While some SMR designs are based on the traditional light water reactor that uses slightly enriched uranium, others involve molten salt and other fuels such as thorium and thorium+uranium.
One such reactor is ThorCon, a fission reactor with a liquid molten salt fuel containing thorium+uranium. A full-scale 500 MW ThorCon prototype should be able to be built and operating within four years.
Molten salt reactors are not completely new. The United States successfully conducted a Molten Salt Reactor Experiment (MSRE) at Oak Ridge National Laboratory in the 1950s.
Irradiation tests on a mixture of lithium and thorium fluoride salts are under way at the High Flux Reactor at Petten in the Netherlands. Terrestrial Energy is also developing an Integrated Molten Salt Reactor.
But the ThorCon takes a different tack on manufacturing.
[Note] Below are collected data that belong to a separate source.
<file path="config.mk">
export PLATFORM = sky130hd
export DESIGN_NAME = lru_keyed_cache_core_flat
export DESIGN_NICKNAME = d
export VERILOG_FILES = /design/src/rtl/lkc_pkg.sv /design/src/rtl/lkc_ifs.sv /design/src/rtl/lkc_ctrl.sv /design/src/rtl/lkc_dpath.sv /design/src/rtl/lru_keyed_cache_core.sv /design/src/flat_wrapper.sv
export VERILOG_INCLUDE_DIRS = /design/src /design/src/rtl
export SDC_FILE = /design/constraint.sdc
export NUM_CORES = 2
export LEC_CHECK = 0
export BUFFER_PORTS_ARGS = -buffer_cell sky130_fd_sc_hd__clkbuf_2
export CAP_MARGIN = 20
export CELL_PAD_IN_SITES_DETAIL_PLACEMENT = 1
export CELL_PAD_IN_SITES_GLOBAL_PLACEMENT = 1
export CORE_MARGIN = 2
export CORE_UTILIZATION = 57
export DETAILED_ROUTE_END_ITERATION = 6
export GPL_TIMING_DRIVEN = 0
export HOLD_SLACK_MARGIN = 0.08
export PLACE_DENSITY_LB_ADDON = 0.1
export SLEW_MARGIN = 20
export SYNTH_ARGS = -nofsm -noshare
export SYNTH_HDL_FRONTEND = slang
export SYNTH_SLANG_ARGS = --single-unit
export TNS_END_PERCENT = 30
</file>
<file path="constraint.sdc">
create_clock -name i_clk -period 12.2 [get_ports i_clk]
set_input_delay 1.22 -clock i_clk [delete_from_list [all_inputs] [get_ports i_clk]]
set_output_delay 1.22 -clock i_clk [all_outputs]
set_load 0.01 [all_outputs]
</file>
It would be completely manufactured in 150 to 500 ton blocks in a shipyard, assembled, then towed to the site, producing order of magnitude improvements in productivity, quality control, and build time.
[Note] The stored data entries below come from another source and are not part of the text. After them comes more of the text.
File: config.mk
export PLATFORM = sky130hd
export DESIGN_NAME = round_robin_quantum_scheduler
export DESIGN_NICKNAME = d
export VERILOG_FILES = /design/src/hw/rtl/rrqs_pkg.sv /design/src/hw/rtl/rrqs_task_table.sv /design/src/hw/rtl/round_robin_quantum_scheduler.sv
export SDC_FILE = /design/constraint.sdc
export NUM_CORES = 1
export LEC_CHECK = 0
export ABC_AREA = 0
export BUFFER_PORTS_ARGS = -buffer_cell sky130_fd_sc_hd__buf_2
export CAP_MARGIN = 20
export CORE_ASPECT_RATIO = 2
export CORE_MARGIN = 5
export CORE_UTILIZATION = 51
export DETAILED_ROUTE_END_ITERATION = 8
export PLACE_DENSITY = 0.69
export SYNTH_ARGS = -nofsm -noshare
export SYNTH_HDL_FRONTEND = slang
export SYNTH_SLANG_ARGS = --single-unit
File: constraint.sdc
create_clock -name clk -period 16.5 [get_ports clk]
set_clock_uncertainty 0.1 [all_clocks]
set_input_delay 4.125 -clock clk [delete_from_list [all_inputs] [get_ports clk]]
set_output_delay 4.125 -clock clk [all_outputs]
set_load 0.005 [all_outputs]
File: src/hw/rtl/rrqs_pkg.sv
// ----------------------------------------------------------------------------
// rrqs_pkg
// Shared constants, state codes and table write command for the scheduler.
// ----------------------------------------------------------------------------
package rrqs_pkg;

  // Number of task slots and the width of a slot index.
  localparam int TASK_COUNT = 8;
  localparam int TASK_W     = (TASK_COUNT > 1) ? $clog2(TASK_COUNT) : 1;

  // Fixed field widths.
  localparam int SLOT_W  = 3;
  localparam int BURST_W = 16;
  localparam int Q_W     = 8;
  localparam int CLOCK_W = 24;

  localparam logic [CLOCK_W-1:0] CLOCK_MAX = '1;

  // Request modes.
  localparam logic MODE_LOAD = 1'b0;
  localparam logic MODE_RUN  = 1'b1;

  // Sequencer states.
  typedef enum logic [2:0] {
    ST_IDLE,
    ST_SEARCH,
    ST_SLICE,
    ST_EMIT
  } state_t;

  // Write command from the sequencer to the task table.
  typedef struct packed {
    logic               load_en;
    logic [TASK_W-1:0]  load_idx;
    logic [BURST_W-1:0] load_burst;
    logic               upd_en;
    logic [TASK_W-1:0]  upd_idx;
    logic [BURST_W-1:0] upd_rem;
  } table_wr_t;

endpackage

File: src/hw/rtl/rrqs_task_table.sv
// ----------------------------------------------------------------------------
// rrqs_task_table
// Burst and remaining-work storage for all task slots, one read index.
// ----------------------------------------------------------------------------
module rrqs_task_table
  import rrqs_pkg::*;
(
  input  logic               clk,
  input  logic               rst,
  input  table_wr_t          wr,
  input  logic [TASK_W-1:0]  rd_idx,
  output logic [BURST_W-1:0] rem_rd,
  output logic [BURST_W-1:0] burst_rd
);

  logic [BURST_W-1:0] rem_mem   [TASK_COUNT];
  logic [BURST_W-1:0] burst_mem [TASK_COUNT];

  // A load sets both burst and remaining work; a slice updates remaining work.
  always_ff @(posedge clk) begin
    if (rst) begin
      for (int i = 0; i < TASK_COUNT; i++) begin
        rem_mem[i]   <= '0;
        burst_mem[i] <= '0;
      end
    end else begin
      if (wr.load_en) begin
        rem_mem[wr.load_idx]   <= wr.load_burst;
        burst_mem[wr.load_idx] <= wr.load_burst;
      end else if (wr.upd_en) begin
        rem_mem[wr.upd_idx] <= wr.upd_rem;
      end
    end
  end

  // Both arrays are read at the sequencer's current slot.
  assign rem_rd   = rem_mem[rd_idx];
  assign burst_rd = burst_mem[rd_idx];

endmodule

File: src/hw/rtl/round_robin_quantum_scheduler.sv
// Load request: accepted while idle, no result; the block stays ready.
// Run request: accept, then a search of one slot per cycle through the
// shared nonzero test, a slice state (skipped when no slot has work), then a
// result state that waits for a free output. in_ready stays low until then.
// Synchronous active-high reset clears all slots, sets the clock to zero,
// the last served slot to the final one and the quantum to one.
// ----------------------------------------------------------------------------
// round_robin_quantum_scheduler
// Round-robin task scheduler with a configurable quantum and saturating clock.
// ----------------------------------------------------------------------------
module round_robin_quantum_scheduler
  import rrqs_pkg::*;
(
  input  logic               clk,
  input  logic               rst,
  // Request channel
  input  logic               in_valid,
  output logic               in_ready,
  input  logic               mode,
  input  logic [SLOT_W-1:0]  task_index,
  input  logic [BURST_W-1:0] burst_length,
  // Result channel
  output logic               out_valid,
  input  logic               out_ready,
  output logic [SLOT_W-1:0]  served_task,
  output logic [Q_W-1:0]     slice_length,
  output logic [CLOCK_W-1:0] clock_now,
  output logic               finished,
  output logic [CLOCK_W-1:0] turnaround,
  output logic [CLOCK_W-1:0] waiting,
  output logic               idle,
  // Configuration channel
  input  logic               cfg_valid,
  output logic               cfg_ready,
  input  logic [Q_W-1:0]     quantum
);

  localparam logic [TASK_W-1:0] LAST_SLOT = TASK_W'(TASK_COUNT - 1);

  state_t             state, state_next;
  logic [TASK_W-1:0]  ptr;
  logic [TASK_W-1:0]  cnt;
  logic [TASK_W-1:0]  last_served;
  logic [CLOCK_W-1:0] elapsed_clock;
  logic [Q_W-1:0]     cur_quantum;
  logic [Q_W-1:0]     slice_r;
  logic               done_r;
  logic               res_idle;

  logic               accept;
  logic               out_free;
  logic               emit_go;
  logic               rem_nz;
  logic               in_range;
  logic [31:0]        index_ext;
  logic [31:0]        ptr_ext;
  logic [Q_W-1:0]     q_eff;
  logic [Q_W-1:0]     slice;
  logic [BURST_W-1:0] rem_left;
  logic [CLOCK_W:0]   clock_sum;
  logic [CLOCK_W-1:0] clock_sat;
  logic [CLOCK_W:0]   wait_diff;
  logic [CLOCK_W-1:0] wait_val;
  logic [BURST_W-1:0] rem_rd;
  logic [BURST_W-1:0] burst_rd;
  table_wr_t          tbl_wr;

  function automatic logic [TASK_W-1:0] next_slot(input logic [TASK_W-1:0] s);
    return (s == LAST_SLOT) ? '0 : s + 1'b1;
  endfunction

  // Task storage.
  rrqs_task_table u_table (
    .clk      (clk),
    .rst      (rst),
    .wr       (tbl_wr),
    .rd_idx   (ptr),
    .rem_rd   (rem_rd),
    .burst_rd (burst_rd)
  );

  // Handshake and control outputs of the sequencer.
  always_comb begin
    in_ready  = (state == ST_IDLE);
    cfg_ready = 1'b1;
    out_free  = !out_valid || out_ready;
    emit_go   = (state == ST_EMIT) && out_free;
  end

  assign accept = in_valid && in_ready;

  // Shared unit: nonzero test on the slot under the pointer, then slice math.
  always_comb begin
    rem_nz    = (rem_rd != '0);
    q_eff     = (cur_quantum == '0) ? Q_W'(1) : cur_quantum;
    slice     = (rem_rd < BURST_W'(q_eff)) ? rem_rd[Q_W-1:0] : q_eff;
    rem_left  = rem_rd - BURST_W'(slice);
    clock_sum = {1'b0, elapsed_clock} + (CLOCK_W + 1)'(slice);
    clock_sat = clock_sum[CLOCK_W] ? CLOCK_MAX : clock_sum[CLOCK_W-1:0];
    wait_diff = {1'b0, elapsed_clock} - (CLOCK_W + 1)'(burst_rd);
    wait_val  = wait_diff[CLOCK_W] ? '0 : wait_diff[CLOCK_W-1:0];
  end

  // Table write command: loads in idle, remaining work in the slice cycle.
  always_comb begin
    index_ext         = 32'(task_index);
    ptr_ext           = 32'(ptr);
    in_range          = (index_ext < 32'(TASK_COUNT));
    tbl_wr.load_en    = accept && (mode == MODE_LOAD) && in_range;
    tbl_wr.load_idx   = index_ext[TASK_W-1:0];
    tbl_wr.load_burst = burst_length;
    tbl_wr.upd_en     = (state == ST_SLICE);
    tbl_wr.upd_idx    = ptr;
    tbl_wr.upd_rem    = rem_left;
  end

  // Next state.
  always_comb begin
    state_next = state;
    unique case (state)
      ST_IDLE: begin
        if (accept && (mode == MODE_RUN)) state_next = ST_SEARCH;
      end
      ST_SEARCH: begin
        if (rem_nz) state_next = ST_SLICE;
        else if (cnt == LAST_SLOT) state_next = ST_EMIT;
      end
      ST_SLICE: state_next = ST_EMIT;
      ST_EMIT: begin
        if (out_free) state_next = ST_IDLE;
      end
      default: state_next = ST_IDLE;
    endcase
  end

  always_ff @(posedge clk) begin
    if (rst) state <= ST_IDLE;
    else state <= state_next;
  end

  // Quantum register.
  always_ff @(posedge clk) begin
    if (rst) begin
      cur_quantum <= Q_W'(1);
    end else if (cfg_valid && cfg_ready) begin
      cur_quantum <= quantum;
    end
  end

  // Search pointer, slot counter and scheduler state.
  always_ff @(posedge clk) begin
    if (rst) begin
      ptr           <= '0;
      cnt           <= '0;
      last_served   <= LAST_SLOT;
      elapsed_clock <= '0;
    end else begin
      if (accept && (mode == MODE_RUN)) begin
        ptr <= next_slot(last_served);
        cnt <= '0;
      end else if ((state == ST_SEARCH) && !rem_nz && (cnt != LAST_SLOT)) begin
        ptr <= next_slot(ptr);
        cnt <= cnt + 1'b1;
      end
      if (state == ST_SLICE) begin
        last_served   <= ptr;
        elapsed_clock <= clock_sat;
      end
    end
  end

  // Working results of the current run request.
  always_ff @(posedge clk) begin
    if (accept) res_idle <= 1'b0;
    else if ((state == ST_SEARCH) && !rem_nz && (cnt == LAST_SLOT)) res_idle <= 1'b1;
    if (state == ST_SLICE) begin
      slice_r <= slice;
      done_r  <= (rem_left == '0);
    end
  end

  // Output register.
  always_ff @(posedge clk) begin
    if (rst) begin
      out_valid <= 1'b0;
    end else if (emit_go) begin
      out_valid <= 1'b1;
    end else if (out_ready) begin
      out_valid <= 1'b0;
    end
  end

  always_ff @(posedge clk) begin
    if (emit_go) begin
      clock_now <= elapsed_clock;
      idle      <= res_idle;
      if (res_idle) begin
        served_task  <= '0;
        slice_length <= '0;
        finished     <= 1'b0;
        turnaround   <= '0;
        waiting      <= '0;
      end else begin
        served_task  <= ptr_ext[SLOT_W-1:0];
        slice_length <= slice_r;
        finished     <= done_r;
        turnaround   <= done_r ? elapsed_clock : '0;
        waiting      <= done_r ? wait_val : '0;
      end
    end
  end

endmodule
ThorCon’s genesis is in ship production, one of the few industries up to snuff for building large complicated technologies. The Hellespont Fairfax, the largest double hull tanker ever built, is one of eight ships built by ThorCon’s predecessor company. She was built in less than 12 months and cost 89 million dollars in 2002.
ThorCon is designed to bring shipyard quality and productivity to fission power. But ThorCon’s structure is simpler and much more repetitive than a large ship. The fission island employs steel plate, sandwich walls filled with concrete or sand. This results in a strong, air-tight, ductile building, all simple flat plate. A properly implemented panel line will be able to produce these blocks using less than 2 man-hours per ton of steel.
Each ThorCon plant is based on one or more hulls, each containing two 250 MWe power modules, a 500 MW super-critical turbogenerator, gas insulated switchgear (GIS), a decay heat pond, and auxiliaries (see figure above). The fission island is at the forward end of the hull. Aft of the fission island is the Steam Generating Cell (SGC). Aft of the SGC is the turbine hall, which contains the turbogenerator, exciter, condensers, feedheaters, pumps, and condensate treatment.